Kensington Palace reports nursing staff and others were treated to a traditional Burns celebration lunch of haggis, neeps, and tatties, courtesy of Tayside Health Fund and NHS Charities Together, of which The Duke and Duchess are Patron.  And, Scottish brand House of Bruar arranged for an additional two hundred food boxes to be delivered for staff.  Haggis is considered Scotland’s national dish because of the poem by Scottish poet Robert Burns, “Address to a Haggis.”  (Neeps and tatties are mashed potatoes and turnips.)   

Biology Big Brother, CC BY 2.0

The Daily Beast offers a bit of background on Burns Night.  

Every January 25, Scots around the world gather to celebrate Burns Night, which pays homage to the birth of the country’s national bard, Robert “Rabbie” Burns. It’s a welcome joyous respite from the country’s long, cold and dark winter, when the glorious Scottish summers are a distant memory.
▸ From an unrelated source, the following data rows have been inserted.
### src/rtl/is_uart_rx_fifo.sv
// Receive buffer behind the UART RX FSM: edge-detected capture of 10-bit words
// into a first-word-fall-through FIFO with sticky overrun, framing-error count and level irq.
module is_uart_rx_fifo #(
  parameter int DEPTH  = 16,
  parameter int THRESH = 8
) (
  input  logic                       clk_i,
  input  logic                       rst_i,
  input  logic                       wr_en_i,
  input  logic [9:0]                 wr_data_i,
  input  logic                       rd_en_i,
  output logic [7:0]                 rd_data_o,
  output logic                       rd_par_o,
  output logic                       rd_ferr_o,
  output logic                       empty_o,
  output logic                       full_o,
  output logic [$clog2(DEPTH):0]     count_o,
  output logic                       ovr_o,
  input  logic                       ovr_clr_i,
  output logic [7:0]                 ferr_cnt_o,
  output logic                       irq_o
);

  localparam int AW = $clog2(DEPTH);
  localparam int CW = AW + 1;

  logic [9:0]    mem [DEPTH];
  logic [AW-1:0] wr_ptr;
  logic [AW-1:0] rd_ptr;
  logic [CW-1:0] count;
  logic [CW-1:0] count_nxt;
  logic          wr_en_p0;
  logic          ovr;
  logic          ovr_nxt;
  logic          irq_p0;
  logic [7:0]    ferr_cnt;
  logic [7:0]    ferr_nxt;
  logic          wr_evt;
  logic          empty;
  logic          full;
  logic          pop;
  logic          push;
  logic          drop;

  // A pop frees a slot in the same edge, so a write to a full FIFO survives when paired with a pop.
  always_comb begin
    wr_evt    = wr_en_i & ~wr_en_p0;
    empty     = (count == '0);
    full      = (count == CW'(DEPTH));
    pop       = rd_en_i & ~empty;
    push      = wr_evt & (~full | pop);
    drop      = wr_evt & full & ~pop;
    count_nxt = count;
    if (push && !pop) begin
      count_nxt = count + CW'(1);
    end else if (pop && !push) begin
      count_nxt = count - CW'(1);
    end
    ovr_nxt = ovr;
    if (drop) begin
      ovr_nxt = 1'b1;
    end else if (ovr_clr_i) begin
      ovr_nxt = 1'b0;
    end
    ferr_nxt = ferr_cnt;
    if (push && wr_data_i[9] && (ferr_cnt != 8'hFF)) begin
      ferr_nxt = ferr_cnt + 8'd1;
    end
  end

  // ---- stage p0: control state, edge-detect copy and registered irq ----
  always_ff @(posedge clk_i) begin
    if (rst_i) begin
      wr_en_p0 <= 1'b1;
      wr_ptr   <= '0;
      rd_ptr   <= '0;
      count    <= '0;
      ovr      <= 1'b0;
      ferr_cnt <= 8'd0;
      irq_p0   <= 1'b0;
    end else begin
      wr_en_p0 <= wr_en_i;
      if (push) begin
        wr_ptr <= wr_ptr + AW'(1);
      end
      if (pop) begin
        rd_ptr <= rd_ptr + AW'(1);
      end
      count    <= count_nxt;
      ovr      <= ovr_nxt;
      ferr_cnt <= ferr_nxt;
      irq_p0   <= (count_nxt >= CW'(THRESH)) | ovr_nxt;
    end
  end

  always_ff @(posedge clk_i) begin
    if (push) begin
      mem[wr_ptr] <= wr_data_i;
    end
  end

  assign rd_data_o  = mem[rd_ptr][7:0];
  assign rd_par_o   = mem[rd_ptr][8];
  assign rd_ferr_o  = mem[rd_ptr][9];
  assign empty_o    = empty;
  assign full_o     = full;
  assign count_o    = count;
  assign ovr_o      = ovr;
  assign ferr_cnt_o = ferr_cnt;
  assign irq_o      = irq_p0;

endmodule

### config.mk
export PLATFORM = sky130hd
export DESIGN_NAME = is_uart_rx_fifo
export DESIGN_NICKNAME = d
export VERILOG_FILES = /design/src/rtl/is_uart_rx_fifo.sv
export SDC_FILE = /design/constraint.sdc
export NUM_CORES = 1
export LEC_CHECK = 0
export BUFFER_PORTS_ARGS = -buffer_cell sky130_fd_sc_hd__buf_2
export CAP_MARGIN = 10
export CORE_MARGIN = 2
export CORE_UTILIZATION = 50
export DETAILED_ROUTE_END_ITERATION = 8
export PLACE_DENSITY_LB_ADDON = 0.3
export SYNTH_ARGS = -nofsm -noshare
export SYNTH_HDL_FRONTEND = slang
export SYNTH_SLANG_ARGS = --single-unit
### constraint.sdc
create_clock -name clk_i -period 3.45 [get_ports clk_i]
set_clock_uncertainty 0.1 [all_clocks]
set_input_delay 0.345 -clock clk_i [delete_from_list [all_inputs] [get_ports clk_i]]
set_output_delay 0.345 -clock clk_i [all_outputs]
set_load 0.01 [all_outputs]
[After elaboration in Yosys (flattened, before gate mapping)]
Memory sizes are Yosys's and may differ from the RTL's. A register that Yosys moved wholly into a read port is not among the register bits.
Index checks and enable logic that the tools add are counted.
Widths: inputs -> output; s select.
Word-level totals
  register bits after elaboration: 24
  input bits: 15
  output and inout port bits: 27
  word-level logic and storage cells: 42
  bits in writable memories: 160
  memories kept: 1
Memory list
  mem: words 16, width 10, rd ports 1, clocked after Yosys merged registers in 1, write ports 1, RTL line 27  | logic [9:0] mem [DEPTH];
Cells by class
  equal/unequal tests: 2
  mux-type cells: 8
  $add $sub $neg: 5
  bitwise gates (word level): 11
  order comparisons: 1
  reductions and logical operators: 7
Operator list (number)
  $mux 5: 2
  $add 4x1->4 const B: 2
  $add 8x1->8 const B: 1
  $mux 4: 2
  $ne 8x8->1 const B: 1
  $add 5x1->5 const B: 1
  $and 1x1->1: 5
  $eq 5x5->1 const B: 1
  $ge 5x4->1 const B: 1
  $logic_not 5->1: 1
  $sub 5x1->5 const B: 1
  $logic_and 1x1->1: 4
  $mux 1: 4
  $not 1->1: 4
  $logic_not 1->1: 2
  $or 1x1->1: 2

[Logic depth before layout (Yosys ltp)]
Gate-level depths: netlist of the first run.
  depth in word-level cells: 11
  mapped depth: 8
  mapped depth without buffers: 7

[Worst setup path before layout of the first run]
Ideal clock, no wire load.
  kind: reg2reg
  from: register count[1], in the netlist count_o[1]
  to: memory mem[3][0] (enable)
  data arrival time: 2280 ps
  clock period less this slack: 2770 ps
  data required time: 2960 ps
  cell stages (with the launch flop): 8
  setup slack: 680 ps
  library setup time: 390 ps
  path buffers: 1
  cell sequence: dfxtp_1 > inv_1 > ha_1 > nor3b_1 > buf_2 > a21oi_2 > nand2_1 > nor3_1
On the way
  word-level cells in the longest chain between the ends: 7
  elaborated cells between the ends (all ways): 9
  classes of those cells: eq/ne: 1; mux: 2; bitwise: 5; reduce/logical: 1
Ends and longest elaborated chain
  from (decl): RTL line 30  | logic [CW-1:0] count;
  from (signal assigned): RTL line 89  | count <= count_nxt;
  $logic_not 5->1: RTL line 48  | empty = (count == '0);
  $not 1->1: RTL line 50  | pop = rd_en_i & ~empty;
  $and 1x1->1: RTL line 50
  $or 1x1->1 (*): RTL line 51  | push = wr_evt & (~full | pop);
  $and 1x1->1 (*): RTL line 51
  $mux 1 (*): RTL line 97  | if (push) begin
  $mux 1 (not written as such) (*): RTL line 98  | mem[wr_ptr] <= wr_data_i;
  to (decl): RTL line 27
Mark *: on every way between the ends. The rest lies on a longest branch, timed or not.

==> flow_metrics.tcl, run 1 <==
set metrics [dict create \
    worstHoldPathType "in -> reg" \
    tns_ns 0 \
    synth_edf_count 160 \
    r2r_end "mem[6][1]" \
    post_cts.repair.setup_buffers 0 \
    cts_resized 0 \
    dp_hpwl_um 9340 \
    syn_to_final_growth_pct 15.3 \
    track_usage 0.196 \
    grt_max_degree 41 \
    clk_latency_ns 0.43 \
    p_leak_nw 2.94 \
    tightest_slew_ns 0.792 \
    synth_xor_area_frac 0.0173 \
    startpoint_type "flip-flop" \
    cpLargestDelayFamily "multiplexers" \
    finalHoldViolations 0 \
    portBuffers 41 \
    synth_top_family_by_area "multiplexers" \
    cts_tree "built" \
    syn_nets 430 \
    power_density_nw_per_um2 648 \
    cts_buffers 17 \
    whs_path_depth 2 \
    grt_pass1_wl_um 23100 \
    htreeDepth 4 \
    yosysWarnings 0 \
    wl_per_cell_um 22.3 \
    worstReg2RegStart "count_o[1]" \
    pre_cts_slack_ns 0.747 \
    outcome "completed" \
    synth-compound-area-share 0.0225 \
    fmax_mhz 316 \
    yosysSeqAreaShare 0.706 \
    core.rowCount 45 \
    worstPathMaxFanout 23 \
    synthMuxAreaShare 0.163 \
    min_period_over_period 0.916 \
    worstPathCellList "buf_12, mux4_1, mux4_2, buf_2" \
    r2r_cells 7 \
    dr.first_iter.drc_count 453 \
    pwr-share-clk 0.382 \
    synth_seq_cells 188 \
    syn_area_um2 7600 \
    drt_first_pass_iters 5 \
    ys_async_sr_fraction 0 \
    max_slew_margin 0.472 \
    cts-root-buf "clkbuf_16" \
    p_sw_w 0.00135 \
    postCtsHoldBufs 0 \
    initial_utilization 0.506 \
    final-seq-area_um2 5370 \
    synth_area_leaders "edfxtp_1 63%, mux4_1 11%, dfxtp_1 7.4%, mux4_2 5.6%, nor2_1 1.8%" \
    synthAdderAreaFrac 0.0132 \
    crit_arrival_ns 2.72 \
    io_pins 42 \
    overflow 0 \
    die_area_um2 16200 \
    crit_buf_inv 2 \
    synth_simple_gate_area_frac 0.0561 \
    critPathSlowestCell "dfxtp_2" \
    final_area_um2 8770 \
    path_clk_slew_ns 0.07 \
    synthFlopType "edfxtp_1" \
    peakVddDrop_mv 0.436 \
    hold_start "wr_en_i" \
    netlist_instances 407 \
    dp_cells 636 \
    vias_per_cell 5.90 \
    multi_input_area_um2 2090 \
    coreArea_um2 15000 \
    dpl-instance-area_um2 8100 \
    syn_avg_cell_area_um2 18.7 \
    fin_ws_ns 0.290 \
    die_width_um 127 \
    maxCapViolCount 0 \
    crit_path_end_kind "primary output" \
    nFillCells 1093 \
    crit_required_ns 3.00 \
    swShare 0.237 \
    power.internal_w 0.00434 \
    cts_buffer_depth 2 \
    gp_congestion 0.811 \
    num_vias 3932 \
    critical_path_class "reg -> out" \
    seqPwrFrac 0.459 \
    synth_top_area_frac 0.632 \
    finalCriticalPeriod_ns 3.16 \
    slowest_delay_ns 0.71 \
    setup_viol 0 \
    ant_nets 0 \
    synth_cell_types 41 \
    nets 490 \
    min_to "wr_en_p0" \
    drc_errors 0 \
    r2r_slack_ns 0.73 \
    synth_area_leader_cell "edfxtp_1" \
    antenna_found_initial 0 \
    maxSlewViolCount 0 \
    drt-total-wl_um 14900 \
    cts.sinks 188 \
    drive_gt1_frac 0.248 \
    n_antenna_cell 0 \
    chipHeight_um 127 \
    combPwrFrac 0.160 \
    rsz0062_at_grt "no" \
    grt_pass1_vias 3912 \
    fin_cells 667 \
]
Yosys cell counts, types with 6 or more instances:
| cell type | number |
|---|---|
| a21oi_1 | 8 |
| buf_2 | 6 |
| clkbuf_1 | 10 |
| dfxtp_1 | 28 |
| edfxtp_1 | 160 |
| ha_1 | 8 |
| inv_1 | 8 |
| mux4_1 | 31 |
| mux4_2 | 19 |
| nand2_1 | 11 |
| nand3_1 | 8 |
| nor2_1 | 36 |
| nor3_1 | 12 |
| o21ai_0 | 6 |
| xnor2_1 | 10 |
area by class of cell:
class / instances / area share
flip-flops and latches: 188 / 0.612
inverters: 8 / 0.00343
clock buffers: 17 / 0.0485
well taps: 188 / 0.0268
repair buffers: 63 / 0.0437
clock inverters: 14 / 0.0273
multi-input cells: 189 / 0.238
power groups by stage:
stage          clock (W)  combinational (W)  sequential, W
3_3_place_gp           0           0.000897        0.00265
3_5_place_dp           0           0.000910        0.00266
4_1_cts          0.00221           0.000915        0.00261
6_report         0.00217           0.000909        0.00261
2_1_floorplan          0           0.000745        0.00260
5_1_grt          0.00230           0.000990        0.00261
sequential cells by signal, indices dropped and copies added (netlist names), named ones only:
signal      count
wr_ptr          4
ferr_cnt_o      8
count_o         5
rd_ptr          4
mem           160
irq_o           1
ovr_o           1
wr_en_p0        1
logic make-up after synthesis:
family / after synthesis
muxes: 50
AOI/OAI and AO/OA: 27
adders and majority gates: 8
and+or+nand+nor: 89
buffers and inverters: 30
xor gates and xnor gates: 15
DFF: 188
placed cells by master, fill, tap and decap left out, drive strengths merged:
cell type	Yosys	layout
nand3	8	8
nor3	12	12
buf	12	63
dfxtp	28	28
and4	1	1
clkinvlp	0	3
nor2	36	36
mux4	50	50
or4b	1	1
a21o	1	1
a2111oi	1	1
a21oi	9	9
nand2b	4	4
nand2	11	11
o21a	1	1
clkbuf	10	17
a32oi	2	2
nor3b	1	1
o31ai	2	2
nand4	3	3
clkinv	0	2
a211oi	2	2
xnor2	10	10
and3b	1	1
inv	8	11
a31oi	1	1
or3	2	2
and2	1	1
or2	1	1
ha	8	8
a41oi	1	1
xor2	5	5
nor2b	2	2
edfxtp	160	160
o21ai	7	7
nor4b	1	1
bufinv	0	6
nor4	4	4
worst register-to-register path, stage by stage, from the launching register on:
cell and delay (ns):
dfxtp_1 0.48, inv_1 0.11, ha_1 0.23, nor3b_1 0.17
a21oi_2 0.34, nand2_1 0.19, nor2_1 0.49, buf_4 0.30
layer usage:
| metal | wire length (um) | global-route usage |
|---|---|---|
| met4 | 366 | 0.0808 |
| met2 | 7030 | 0.301 |
| met3 | 741 | 0.0410 |
| met5 | 0 | 0 |
| met1 | 6770 | 0.279 |
worst max path at each step:
stage	from	end	slack [ns]	cells past startpoint
after floorplan	count_o[1]	mem[3][0]	0.68	7
after global placement	flip-flop	rd_data_o[6]	0.78	4
after detailed placement	flip-flop	rd_data_o[6]	0.75	4
after CTS	flip-flop	rd_data_o[6]	0.28	4
after global routing	flip-flop	rd_data_o[6]	0.21	4
final	flip-flop	rd_data_o[6]	0.29	4
per-stage QoR:
step	utilization	total power [W]	hold slack, ns
after floorplan	-	0.00335	0.344
after global placement	0.539	0.00355	0.373
after global routing	0.583	0.00590	0.0291
after detailed placement	0.539	0.00357	0.393
after CTS	0.583	0.00573	0.0219
final	0.583	0.00568	0.0356
No activity file was read; power rests on OpenSTA's default activity.
==> run 2: changes to the inputs <==
- ABC_AREA: default -> 1
- CORE_UTILIZATION: 50 -> 43
- clock period: 3.45 -> 3.74 ns (I/O delays scaled with it)
==> run 2 against run 1 <==
Net effect:
- utilization decreased by 8.8 points
- final cell count increased by 44%
- global-route usage decreased by 1.6 points
- hold slack improved by 0.024 ns
- first-iteration DRC count increased by 18%
- critical path depth increased by 2
- die area increased by 18%
- non-clock buffer count decreased by 4
- sequential cell count unchanged
- synthesized cell count increased by 65%
- via count increased by 31%
- critical endpoint is now rd_par_o
- largest cell class unchanged
==> flow_metrics.tcl, run 2 <==
set metrics [dict create \
    nFillCells 1588 \
    vias_per_cell 5.39 \
    maxSlewViolCount 0 \
    initial_utilization 0.436 \
    r2r_slack_ns 1.15 \
    nets 739 \
    drive_gt1_frac 0.148 \
    chipHeight_um 139 \
    startpoint_type "flip-flop" \
    cts_buffer_depth 2 \
    postCtsHoldBufs 0 \
    die_width_um 139 \
    syn_to_final_growth_pct 13.4 \
    post-synth-top-count-cell "edfxtp_1" \
    finalCriticalPeriod_ns 2.76 \
    netlist_instances 673 \
    wl_per_cell_um 17.7 \
    fin_hold_ws_ns 0.0599 \
    multi_input_area_um2 2130 \
    synth_top_area_frac 0.617 \
    cts_tree "built" \
    overflow 0 \
    coreArea_um2 17800 \
    p_leak_nw 3.05 \
    dp_hpwl_um 10500 \
    num_vias 5168 \
    drc_errors 0 \
    synth_edf_count 160 \
    worstPathMaxFanout 45 \
    power_density_nw_per_um2 571 \
    critPathSlowestCell "dfxtp_2" \
    synth_seq_cells 188 \
    largest_register_ff_count 160 \
    portBuffers 41 \
    drt_first_pass_iters 5 \
    crit_path_frequent_cell "o211ai_1" \
    maxCapViolCount 0 \
    cts-root-buf "clkbuf_16" \
    antenna_found_initial 0 \
    critical_path_class "reg -> out" \
    syn_area_um2 7780 \
    synth_area_leaders "edfxtp_1 62%, dfxtp_1 7.2%, nor2_1 7.2%, o21ai_0 6.2%, o211ai_1 3.9%" \
    fmax_mhz 362 \
    clk_latency_ns 0.42 \
    setup_viol 0 \
    outcome "completed" \
    syn_nets 696 \
    grt_max_degree 81 \
    final-seq-area_um2 5370 \
    pwr-share-clk 0.344 \
    htreeDepth 4 \
    drt-total-wl_um 17000 \
    grt_pass1_vias 5134 \
    cts_resized 0 \
    post_cts.repair.setup_buffers 0 \
    grt_pass1_wl_um 26900 \
    regMostFlops "mem" \
    die_area_um2 19200 \
    hold_start "wr_en_i" \
    finalHoldViolations 0 \
    yosysSeqAreaShare 0.689 \
    tightest_slew_ns 0.984 \
    synth_area_leader_cell "edfxtp_1" \
    peakVddDrop_mv 0.332 \
    crit_required_ns 3.27 \
    synthFlopType "edfxtp_1" \
    core.rowCount 49 \
    layout_common_cells "160 x edfxtp_1, 149 x nor2_1, 96 x o21ai_0, 50 x nand2_1, 41 x buf_2" \
    ant_nets 0 \
    cts_buffers 17 \
    io_pins 42 \
    rsz0062_at_grt "no" \
    yosysWarnings 0 \
    n_antenna_cell 0 \
    syn_avg_cell_area_um2 11.6 \
    power.internal_w 0.00356 \
    track_usage 0.181 \
    gp_congestion 0.844 \
    dr.first_iter.drc_count 535 \
    yosys-top-cells-count "160 x edfxtp_1, 149 x nor2_1, 96 x o21ai_0" \
    path_clk_slew_ns 0.07 \
    tns_ns 0 \
    synth_cell_types 31 \
    crit_path_end_kind "primary output" \
    seqPwrFrac 0.472 \
    max_slew_margin 0.342 \
    worstReg2RegStart "count_o[0]" \
    ys_async_sr_fraction 0 \
    min_period_over_period 0.739 \
    combPwrFrac 0.184 \
    crit_arrival_ns 2.29 \
    p_sw_w 0.00148 \
    cts.sinks 188 \
    final_common_cell "edfxtp_1" \
    slowest_delay_ns 0.76 \
    swShare 0.294 \
    worstHoldPathType "in -> reg" \
    worstPathCellList "buf_12, o21ai_0, o211ai_1, o211ai_1, nand2_1, buf_2" \
]
[run 2: cell count changes in the layout (fill, tap and decap cells not counted), moves of 7 or more]
cell / before / now
a21oi_1: 8 / 16
nand3_1: 8 / 35
nor3_1: 9 / 2
inv_1: 8 / 23
o21ai_0: 6 / 96
mux4_2: 19 / 0
nor2_1: 36 / 149
o211ai_1: 0 / 40
mux4_1: 31 / 0
xnor2_1: 10 / 3
nand2_1: 11 / 50
[run 2: cell families after synthesis]
group / count (synthesis) / synth area share
fa+ha+maj: 8 / 0.0129
simple gates: 252 / 0.139
xor+xnor: 8 / 0.00900
buf+inv: 63 / 0.0375
flops: 188 / 0.689
compound gates: 154 / 0.112
[run 2: path summary, 6_finish.rpt]
path                end  cells past startpoint
max            rd_par_o                      6
min            wr_en_p0                      3
max reg2reg  mem[14][1]                      9
min reg2reg   rd_ptr[2]                      2
[run 2: per-stage QoR]
stage                     instances  utilization  cell area [um2]  setup slack, ns  power, W
after floorplan                 673            -             7780             1.45   0.00306
after global routing            958        0.495             8830            0.802   0.00528
after detailed placement        926        0.463             8260             1.18   0.00336
after global placement          926        0.463             8260             1.30   0.00333
after CTS                       958        0.495             8830            0.962   0.00507
final                           958        0.495             8830            0.978   0.00504
[run 2: routing by layer]
metal  global-route usage  up-vias  part of all wire
met2                0.304      167              0.50
li1                     -     2477                 -
met4               0.0537        0             0.016
met5                    0        -                 0
met3               0.0459       20             0.055
met1                0.233     2504              0.43
[run 2: critical path, delay by kind of cell, from the launching register on]
kind	cells	cell delay, ns
DFF	1	0.76
and+or+nand+nor	1	0.09
AOI/OAI and AO/OA	3	0.54
buffers and inverters	2	0.42
[run 2: layout make-up]
cell class                      instances  area share
Timing Repair Buffer                   59      0.0414
Multi-Input combinational cell        422       0.241
Clock buffer                           18      0.0486
Tap cell                              229      0.0325
Clock inverter                         14      0.0157
Inverter                               28      0.0128
Sequential cell                       188       0.608
[run 2: power groups by stage]
stage | Clock (W) | Combinational (W) | Sequential, W
final | 0.00173 | 0.000928 | 0.00238
after floorplan | 0 | 0.000676 | 0.00238
after global placement | 0 | 0.000909 | 0.00242
after global routing | 0.00184 | 0.00105 | 0.00239
after detailed placement | 0 | 0.000932 | 0.00243
after CTS | 0.00176 | 0.000935 | 0.00238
Perhaps most widely known for works like Auld Lang Syne that have been adapted numerous times over the years, Burns had a prolific career as a poet and lyricist. Born in the town of Alloway, Scotland, in 1759, he died at the age of 37. Five years later, his friends and family decided to commemorate the poet by hosting a party that would become a beloved tradition across the country.

Earlier today, video of Prince Charles reciting Auld Lang Syne.  

 Now for our look at what Kate wore in today’s video. 
She brought back tartan Emilia Wickstead pieces worn for previous engagements.  The Duchess wore the pleated skirt for an RAF Christmas party at Kensington Palace in December 2018.  We saw what looked like a version of the blouse (Or possibly a dress) when the Duchess arrived for HM’s annual Christmas luncheon at Buckingham Palace in December 2019. Last month, we saw the scarf and skirt during the final day of the Royal Train tour

The Duchess also wore a face mask in the print last month.    

The skirt is from Emilia Wickstead’s AW ’18 collection.

The pattern was a significant part of that collection.

There were also dresses in the print available, including one with sheer sleeves, as well as a sleeveless design.

We’ve never known if the piece worn to the Queen’s Christmas luncheon was a version of the dress or a separate top. It is clear Kate’s sleeves are not sheer as seen above left. It’s been my theory the Duchess owned separates, but it’s entirely possible she is in a dress. We won’t know until more photos are available of the Duchess wearing the piece(s). 

Kate brought back her Simone Rocha Faux Pearl Curb-Chain Earrings ($310, now sold out).